(Stored data)
◇ ◇ ◇ ◇ ◇ ◇ ◇
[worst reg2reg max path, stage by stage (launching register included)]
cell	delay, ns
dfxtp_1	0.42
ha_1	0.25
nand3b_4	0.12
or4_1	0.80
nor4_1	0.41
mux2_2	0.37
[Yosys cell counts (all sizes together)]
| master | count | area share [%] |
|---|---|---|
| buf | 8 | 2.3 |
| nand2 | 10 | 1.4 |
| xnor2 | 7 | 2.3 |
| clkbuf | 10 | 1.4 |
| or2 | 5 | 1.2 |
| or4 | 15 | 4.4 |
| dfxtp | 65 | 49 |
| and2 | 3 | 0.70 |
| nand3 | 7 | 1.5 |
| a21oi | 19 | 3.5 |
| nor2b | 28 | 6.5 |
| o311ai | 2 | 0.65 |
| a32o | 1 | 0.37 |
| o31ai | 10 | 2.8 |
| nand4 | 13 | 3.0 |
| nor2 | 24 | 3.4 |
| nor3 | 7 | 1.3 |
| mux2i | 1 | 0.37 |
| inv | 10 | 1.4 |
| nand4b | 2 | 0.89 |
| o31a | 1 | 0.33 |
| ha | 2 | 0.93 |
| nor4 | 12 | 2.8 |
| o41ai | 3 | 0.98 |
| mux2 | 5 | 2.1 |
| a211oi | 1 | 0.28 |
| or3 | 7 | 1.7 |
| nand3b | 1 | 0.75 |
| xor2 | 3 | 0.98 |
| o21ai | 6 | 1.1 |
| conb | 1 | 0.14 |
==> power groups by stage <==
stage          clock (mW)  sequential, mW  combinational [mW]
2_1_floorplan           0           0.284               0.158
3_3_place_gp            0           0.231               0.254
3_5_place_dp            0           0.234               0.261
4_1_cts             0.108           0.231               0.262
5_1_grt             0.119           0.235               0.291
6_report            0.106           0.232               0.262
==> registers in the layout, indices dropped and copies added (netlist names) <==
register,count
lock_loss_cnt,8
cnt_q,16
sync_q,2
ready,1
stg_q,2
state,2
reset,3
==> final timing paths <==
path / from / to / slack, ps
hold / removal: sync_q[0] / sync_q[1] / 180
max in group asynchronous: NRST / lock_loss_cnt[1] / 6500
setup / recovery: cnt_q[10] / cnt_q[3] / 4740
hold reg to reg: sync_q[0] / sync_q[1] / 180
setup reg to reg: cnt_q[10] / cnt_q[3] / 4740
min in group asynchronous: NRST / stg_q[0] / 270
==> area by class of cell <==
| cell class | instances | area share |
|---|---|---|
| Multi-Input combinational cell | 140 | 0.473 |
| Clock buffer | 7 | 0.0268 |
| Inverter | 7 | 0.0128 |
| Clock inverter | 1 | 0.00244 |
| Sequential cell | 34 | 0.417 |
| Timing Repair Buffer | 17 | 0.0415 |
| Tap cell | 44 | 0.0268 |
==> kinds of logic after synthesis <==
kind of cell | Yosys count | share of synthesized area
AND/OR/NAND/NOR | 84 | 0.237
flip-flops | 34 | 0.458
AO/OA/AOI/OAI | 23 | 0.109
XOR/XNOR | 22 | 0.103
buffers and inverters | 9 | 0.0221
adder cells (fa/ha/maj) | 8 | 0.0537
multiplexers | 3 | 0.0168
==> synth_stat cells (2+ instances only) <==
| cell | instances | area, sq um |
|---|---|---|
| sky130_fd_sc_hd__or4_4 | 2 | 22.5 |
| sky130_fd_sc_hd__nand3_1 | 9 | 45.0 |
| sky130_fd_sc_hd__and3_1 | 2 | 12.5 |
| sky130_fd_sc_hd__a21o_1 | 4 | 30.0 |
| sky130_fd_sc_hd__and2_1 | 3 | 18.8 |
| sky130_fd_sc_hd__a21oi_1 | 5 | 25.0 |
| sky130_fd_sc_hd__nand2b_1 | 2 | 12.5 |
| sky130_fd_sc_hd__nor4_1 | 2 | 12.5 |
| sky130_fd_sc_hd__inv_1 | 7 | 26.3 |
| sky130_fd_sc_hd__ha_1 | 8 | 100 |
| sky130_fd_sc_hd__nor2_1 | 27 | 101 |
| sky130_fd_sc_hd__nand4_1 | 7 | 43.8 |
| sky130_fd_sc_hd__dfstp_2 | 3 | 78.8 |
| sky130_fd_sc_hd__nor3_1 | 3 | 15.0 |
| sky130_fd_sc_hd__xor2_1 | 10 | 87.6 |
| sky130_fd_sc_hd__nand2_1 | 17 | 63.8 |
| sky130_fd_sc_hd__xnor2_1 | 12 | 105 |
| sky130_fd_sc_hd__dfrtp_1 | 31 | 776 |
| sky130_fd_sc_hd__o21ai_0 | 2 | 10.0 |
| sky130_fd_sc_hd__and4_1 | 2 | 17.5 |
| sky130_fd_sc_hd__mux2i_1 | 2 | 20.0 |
`config.mk`:
```
export PLATFORM = sky130hd
export DESIGN_NAME = zjh_vote_ctrl_flat
export DESIGN_NICKNAME = d
export VERILOG_FILES = /design/src/rtl/zjh_vote_ctrl_if.sv /design/src/rtl/zjh_vote_ctrl.sv /design/src/flat_wrapper.sv
export SDC_FILE = /design/constraint.sdc
export NUM_CORES = 1
export LEC_CHECK = 0
export ABC_AREA = 0
export BUFFER_PORTS_ARGS = -buffer_cell sky130_fd_sc_hd__buf_2
export CAP_MARGIN = 20
export CORE_ASPECT_RATIO = 1.1
export CORE_MARGIN = 1.5
export CORE_UTILIZATION = 55
export DETAILED_ROUTE_END_ITERATION = 8
export PLACE_DENSITY = 0.74
export SLEW_MARGIN = 15
export SYNTH_ARGS = -nofsm -noshare
export SYNTH_HDL_FRONTEND = slang
export SYNTH_SLANG_ARGS = --single-unit
```
`constraint.sdc`:
```
create_clock -name clk -period 2.1 [get_ports clk]
set_clock_uncertainty 0.2 [all_clocks]
set_input_delay 0.105 -clock clk [delete_from_list [all_inputs] [get_ports clk]]
set_output_delay 0.105 -clock clk [all_outputs]
set_load 0.01 [all_outputs]
```
`src/rtl/zjh_vote_ctrl_if.sv`:
```
`default_nettype none
// ============================================================================
// Module      : zjh_vote_ctrl_if
// Description : Session bundle between the vote-session controller and its
//               driver: START pulse and raw judge keys in, latched votes and
//               session status out.
// Revision    : 1.0  initial release
// ============================================================================
interface zjh_vote_ctrl_if;
   logic       start;   // open a new voting session (single-cycle pulse)
   logic       key_a;   // raw judge keys, asynchronous and bouncy
   logic       key_b;
   logic       key_c;
   logic       va;      // latched votes, wired straight to the voter A/B/C
   logic       vb;
   logic       vc;
   logic [1:0] votes;   // number of votes latched so far
   logic       busy;    // voting window open
   logic       valid;   // va/vb/vc final
   logic       done;    // one-cycle pulse when the session closes

   // Driver side: the test environment or the console logic
   modport master (
      output start, key_a, key_b, key_c,
      input  va, vb, vc, votes, busy, valid, done
   );

   // Controller side
   modport slave (
      input  start, key_a, key_b, key_c,
      output va, vb, vc, votes, busy, valid, done
   );
endinterface : zjh_vote_ctrl_if
`default_nettype wire

```
`src/rtl/zjh_vote_ctrl.sv`:
```
`default_nettype none
// ============================================================================
// Module      : zjh_vote_ctrl
// Description : Vote-session front end for the 3-input majority voter.
//               Synchronises and debounces three judge keys, opens a timed
//               voting window on START and latches one sticky vote per judge.
//               When the window closes (timeout or all three voted) the
//               votes are frozen and flagged valid.
// Revision    : 1.0  initial release
// ============================================================================
module zjh_vote_ctrl #(
   parameter int DB_CYCLES  = 4,   // cycles a synced level must persist (>=2)
   parameter int WIN_CYCLES = 16   // voting window length in cycles (>=2)
) (
   input  logic            clk,
   input  logic            rst_n,
   zjh_vote_ctrl_if.slave  bus
);

   // -------------------------------------------------------------------------
   // Constants
   // -------------------------------------------------------------------------
   localparam int c_DBW = $clog2(DB_CYCLES);
   localparam int c_WW  = $clog2(WIN_CYCLES);

   // A debounce counter reaching this value means the mismatch has now been
   // seen for DB_CYCLES consecutive cycles, so the level is accepted.
   localparam logic [c_DBW-1:0] c_DB_LAST  = c_DBW'(DB_CYCLES - 1);
   localparam logic [c_WW-1:0]  c_WIN_LAST = c_WW'(WIN_CYCLES - 1);

   typedef enum logic [1:0] {
      ST_IDLE    = 2'd0,
      ST_COLLECT = 2'd1,
      ST_HOLD    = 2'd2
   } state_t;

   // -------------------------------------------------------------------------
   // Declarations
   // -------------------------------------------------------------------------
   logic [2:0]      w_key_raw;     // {c, b, a}
   logic [2:0]      w_rise;        // debounced 0->1 edge per key

   state_t          r_state;
   state_t          w_state_nxt;
   logic [2:0]      r_flags;       // sticky votes {vc, vb, va}
   logic [2:0]      w_flags_nxt;
   logic [c_WW-1:0] r_win_cnt;
   logic [c_WW-1:0] w_win_cnt_nxt;
   logic [1:0]      r_votes;
   logic [1:0]      w_votes_nxt;
   logic            r_done;
   logic            w_done_nxt;

   assign w_key_raw = {bus.key_c, bus.key_b, bus.key_a};

   // -------------------------------------------------------------------------
   // Per-key input path: 2-FF synchroniser, debouncer, edge detector.
   // The edge detector compares the debounced level against its own delayed
   // copy, so a key that was already debounced-high when the window opens
   // produces no edge until it is released and pressed again.
   // -------------------------------------------------------------------------
   generate
      for (genvar g = 0; g < 3; g++) begin : g_key
         logic             r_sync1;
         logic             r_sync2;
         logic             r_deb;
         logic             r_deb_q;
         logic [c_DBW-1:0] r_cnt;

         // Synchronise, debounce and delay the debounced level for edge detect
         always_ff @(posedge clk or negedge rst_n) begin
            if (!rst_n) begin
               r_sync1 <= 1'b0;
               r_sync2 <= 1'b0;
               r_deb   <= 1'b0;
               r_deb_q <= 1'b0;
               r_cnt   <= '0;
            end else begin
               r_sync1 <= w_key_raw[g];
               r_sync2 <= r_sync1;
               r_deb_q <= r_deb;
               if (r_sync2 == r_deb) begin
                  // any cycle of agreement restarts the qualification
                  r_cnt <= '0;
               end else if (r_cnt == c_DB_LAST) begin
                  r_deb <= r_sync2;
                  r_cnt <= '0;
               end else begin
                  r_cnt <= r_cnt + 1'b1;
               end
            end
         end

         assign w_rise[g] = r_deb & ~r_deb_q;
      end
   endgenerate

   // -------------------------------------------------------------------------
   // Session FSM
   // -------------------------------------------------------------------------

   // Next-state, window counter and sticky-vote update
   always_comb begin
      w_state_nxt   = r_state;
      w_flags_nxt   = r_flags;
      w_win_cnt_nxt = r_win_cnt;

      case (r_state)
         ST_IDLE, ST_HOLD: begin
            // An edge arriving together with START is not counted: the
            // flags are only opened for update once the state is COLLECT.
            if (bus.start) begin
               w_state_nxt   = ST_COLLECT;
               w_flags_nxt   = 3'b000;
               w_win_cnt_nxt = '0;
            end
         end

         ST_COLLECT: begin
            // Edges in the last window cycle still land in the flags.
            w_flags_nxt = r_flags | w_rise;
            if ((r_win_cnt == c_WIN_LAST) || (&r_flags)) begin
               w_state_nxt = ST_HOLD;
            end else begin
               w_win_cnt_nxt = r_win_cnt + 1'b1;
            end
         end

         default: begin
            w_state_nxt = ST_IDLE;
         end
      endcase

      w_votes_nxt = {1'b0, w_flags_nxt[0]}
                  + {1'b0, w_flags_nxt[1]}
                  + {1'b0, w_flags_nxt[2]};
      w_done_nxt  = (w_state_nxt == ST_HOLD) && (r_state != ST_HOLD);
   end

   // State, flags, vote count and DONE pulse registers
   always_ff @(posedge clk or negedge rst_n) begin
      if (!rst_n) begin
         r_state   <= ST_IDLE;
         r_flags   <= 3'b000;
         r_win_cnt <= '0;
         r_votes   <= 2'd0;
         r_done    <= 1'b0;
      end else begin
         r_state   <= w_state_nxt;
         r_flags   <= w_flags_nxt;
         r_win_cnt <= w_win_cnt_nxt;
         r_votes   <= w_votes_nxt;
         r_done    <= w_done_nxt;
      end
   end

   // -------------------------------------------------------------------------
   // Outputs (all derived directly from registers)
   // -------------------------------------------------------------------------
   assign bus.va    = r_flags[0];
   assign bus.vb    = r_flags[1];
   assign bus.vc    = r_flags[2];
   assign bus.votes = r_votes;
   assign bus.busy  = (r_state == ST_COLLECT);
   assign bus.valid = (r_state == ST_HOLD);
   assign bus.done  = r_done;

endmodule : zjh_vote_ctrl
`default_nettype wire

```
`src/flat_wrapper.sv`:
```
// flat-port wrapper written by rule: the top's interface ports become plain ports
module zjh_vote_ctrl_flat 
#(
   parameter int DB_CYCLES  = 4,                                              
   parameter int WIN_CYCLES = 16                                          
)
  (clk, rst_n, bus_start, bus_key_a, bus_key_b, bus_key_c, bus_va, bus_vb, bus_vc, bus_votes, bus_busy, bus_valid, bus_done);
  zjh_vote_ctrl_if bus_i ();
  input  logic clk;
  input  logic rst_n;
  input wire logic [$bits(bus_i.start)-1:0] bus_start;
  input wire logic [$bits(bus_i.key_a)-1:0] bus_key_a;
  input wire logic [$bits(bus_i.key_b)-1:0] bus_key_b;
  input wire logic [$bits(bus_i.key_c)-1:0] bus_key_c;
  output wire logic [$bits(bus_i.va)-1:0] bus_va;
  output wire logic [$bits(bus_i.vb)-1:0] bus_vb;
  output wire logic [$bits(bus_i.vc)-1:0] bus_vc;
  output wire logic [$bits(bus_i.votes)-1:0] bus_votes;
  output wire logic [$bits(bus_i.busy)-1:0] bus_busy;
  output wire logic [$bits(bus_i.valid)-1:0] bus_valid;
  output wire logic [$bits(bus_i.done)-1:0] bus_done;
  assign bus_i.start = bus_start;
  assign bus_i.key_a = bus_key_a;
  assign bus_i.key_b = bus_key_b;
  assign bus_i.key_c = bus_key_c;
  assign bus_va = bus_i.va;
  assign bus_vb = bus_i.vb;
  assign bus_vc = bus_i.vc;
  assign bus_votes = bus_i.votes;
  assign bus_busy = bus_i.busy;
  assign bus_valid = bus_i.valid;
  assign bus_done = bus_i.done;
  zjh_vote_ctrl #(.DB_CYCLES(DB_CYCLES), .WIN_CYCLES(WIN_CYCLES)) u_core (.clk(clk), .rst_n(rst_n), .bus(bus_i));
endmodule
```
==> results.json, run 1 <==
{
  "pwr-share-seq": 0.462,
  "startpoint": "u_core.r_state[1]",
  "grt-ovfl-total": 0,
  "routed_wirelength_mm": 1.97,
  "crit_chain": "inv_1 > a31o_2 > a21oi_1 > fa_1 > inv_1",
  "required_ns": 2.13,
  "grt_busiest_layer": "met2",
  "synth_top_family_by_area": "simple AND/OR/NAND/NOR gates",
  "detail-route-antenna-nets": 0,
  "clockBufferDepth": 2,
  "max_stage_delay_ns": 0.53,
  "synth.avg_cell_area_um2": 12.6,
  "clock_latency_ns": 0.33,
  "die_h_um": 51.9,
  "r2r_end": "u_core.bus.votes[0]",
  "finalNetCount": 130,
  "hold_violations": 0,
  "rsz0062_at_grt": "no",
  "leakage_nw": 0.711,
  "crit_arrival_ns": 1.72,
  "finalMaxSlewViolations": 0,
  "synth_edf_count": 0,
  "powerDensity_nw_per_um2": 1480,
  "gp_congestion": 0.888,
  "syn_area_um2": 1190,
  "numCtsBuffers": 5,
  "cp-endpoint": "u_core.bus.votes[0]",
  "yosys_warnings": 0,
  "yosysSeqAreaShare": 0.628,
  "critPathMaxFanout": 6,
  "num_vias": 787,
  "swShare": 0.345,
  "place.port_buffers": 13,
  "tightest_slew_ns": 0.645,
  "worstSetupPathType": "flop to flop",
  "wl_per_cell_um": 13.3,
  "grt.met2_usage": 0.304,
  "min_path_type": "input pin to asynchronous set/reset pin",
  "ys_ff_latch": 30,
  "critPathSlowestCell": "fa_1",
  "critPathMostFrequentCell": "inv_1",
  "setup-violations-final": 0,
  "core-area_um2": 2020,
  "grt_pass1_vias": 780,
  "fp.dieW_um": 47.4,
  "firstDrtPassIters": 4,
  "cts_hold_buffers": 5,
  "cp-start-kind": "flop",
  "cts_tree": "built",
  "p_comb_frac": 0.340,
  "cts-resized-gates": 0,
  "grt_util_all_layers": 0.216,
  "intPower_mw": 1.38,
  "htreeDepth": 2,
  "gr-usage-met3": 0.104,
  "grtUsageMet1": 0.264,
  "design_area_um2": 1420,
  "slew_headroom": 0.570,
  "finalWorstSetupSlack_ns": 0.408,
  "peakVddDrop_mv": 0.938,
  "placed_area_um2": 1290,
  "num_io_pins": 14,
  "reg2reg_depth": 5,
  "fin_util": 0.702,
  "drive_gt1_frac": 0.217,
  "area_growth_pct": 18.7,
  "route.detailed.drc": 0,
  "row_count": 17,
  "timing.critical_path.buf_inv": 2,
  "path_depth": 5,
  "fin_crit_ns": 1.69,
  "cts_setup_buffers": 0,
  "r2r_start": "u_core.r_state[1]",
  "p_sw_uw": 725,
  "grt_antenna_before_repair": 0,
  "fmax_mhz": 591,
  "synth_ff_type": "dfrtp_1",
  "ff2ff_setup_slack_ns": 0.41,
  "clock_power_share": 0.198,
  "synth_compound_area_frac": 0.0880,
  "syn_inst": 95,
  "first_iter_violations": 9,
  "fill_cells": 148,
  "crit_path_end_kind": "flop",
  "tns_ns": 0,
  "async_reset_ff_frac": 1.00,
  "synth_nets": 106,
  "pre_cts_ws_ns": 0.414,
  "clockRootBuffer": "clkbuf_4",
  "synth_xor_area_frac": 0.0220,
  "synth_mux_area_frac": 0.0450,
  "die-area_um2": 2460,
  "grt_max_degree": 31,
  "initial_core_util": 0.591,
  "cp_top_family": "adder cells",
  "dp_hpwl_mm": 1.35,
  "fin_crit_sh": 0.806,
  "status": "completed",
  "synth_fa_ha_area_frac": 0.0586,
  "antennaDiodeCount": 0,
  "vias_per_cell": 5.32,
  "grt_pass1_wl_mm": 3.48,
  "maxCapViolations": 0,
  "clkSlewWorstSetupHoldPaths_ns": 0.09,
  "yosys.area_share.simple": 0.129,
  "ys_types": 25,
  "clock-sinks": 30
}
[logic make-up (layout without fill, tap and decap cells)]
logic type,after synthesis,count (layout)
adders and majority gates,5,5
buffers and inverters,9,34
AOI/OAI and AO/OA,15,15
and+or+nand+nor,28,28
xor gates and xnor gates,3,3
muxes,5,5
DFF,30,30
===== config.mk =====
export PLATFORM = sky130hd
export DESIGN_NAME = tm1638_key_reader
export DESIGN_NICKNAME = d
export VERILOG_FILES = /design/src/rtl/tm1638_key_reader.sv
export SDC_FILE = /design/constraint.sdc
export NUM_CORES = 1
export LEC_CHECK = 0
export ABC_CLOCK_PERIOD_IN_PS = 6200
export CAP_MARGIN = 15
export CELL_PAD_IN_SITES_DETAIL_PLACEMENT = 0
export CELL_PAD_IN_SITES_GLOBAL_PLACEMENT = 2
export CORE_MARGIN = 10
export CORE_UTILIZATION = 33
export CTS_BUF_LIST = sky130_fd_sc_hd__clkbuf_8
export DETAILED_ROUTE_END_ITERATION = 7
export PLACE_DENSITY_LB_ADDON = 0.1
export SKIP_LAST_GASP = 1
export SYNTH_ARGS = -nofsm -noshare
export SYNTH_HDL_FRONTEND = slang
export SYNTH_SLANG_ARGS = --single-unit

===== constraint.sdc =====
create_clock -name clk_50M -period 6.2 [get_ports clk_50M]
set_clock_uncertainty 0.15 [all_clocks]
set_input_delay 1.24 -clock clk_50M [delete_from_list [all_inputs] [get_ports clk_50M]]
set_output_delay 1.24 -clock clk_50M [all_outputs]
set_load 0.05 [all_outputs]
◇ ◇ ◇ ◇ ◇ ◇ ◇
■ What is expected ■
Your answer must be the lines above from the one containing "adder cells (fa/ha/maj) | 8 | 0.0537" to the one containing "sky130_fd_sc_hd__and4_1 | 2 | 17.5 |", both included, restated word for word.

■ Finished exercise ■
adder cells (fa/ha/maj) | 8 | 0.0537
multiplexers | 3 | 0.0168
==> synth_stat cells (2+ instances only) <==
| cell | instances | area, sq um |
|---|---|---|
| sky130_fd_sc_hd__or4_4 | 2 | 22.5 |
| sky130_fd_sc_hd__nand3_1 | 9 | 45.0 |
| sky130_fd_sc_hd__and3_1 | 2 | 12.5 |
| sky130_fd_sc_hd__a21o_1 | 4 | 30.0 |
| sky130_fd_sc_hd__and2_1 | 3 | 18.8 |
| sky130_fd_sc_hd__a21oi_1 | 5 | 25.0 |
| sky130_fd_sc_hd__nand2b_1 | 2 | 12.5 |
| sky130_fd_sc_hd__nor4_1 | 2 | 12.5 |
| sky130_fd_sc_hd__inv_1 | 7 | 26.3 |
| sky130_fd_sc_hd__ha_1 | 8 | 100 |
| sky130_fd_sc_hd__nor2_1 | 27 | 101 |
| sky130_fd_sc_hd__nand4_1 | 7 | 43.8 |
| sky130_fd_sc_hd__dfstp_2 | 3 | 78.8 |
| sky130_fd_sc_hd__nor3_1 | 3 | 15.0 |
| sky130_fd_sc_hd__xor2_1 | 10 | 87.6 |
| sky130_fd_sc_hd__nand2_1 | 17 | 63.8 |
| sky130_fd_sc_hd__xnor2_1 | 12 | 105 |
| sky130_fd_sc_hd__dfrtp_1 | 31 | 776 |
| sky130_fd_sc_hd__o21ai_0 | 2 | 10.0 |
| sky130_fd_sc_hd__and4_1 | 2 | 17.5 |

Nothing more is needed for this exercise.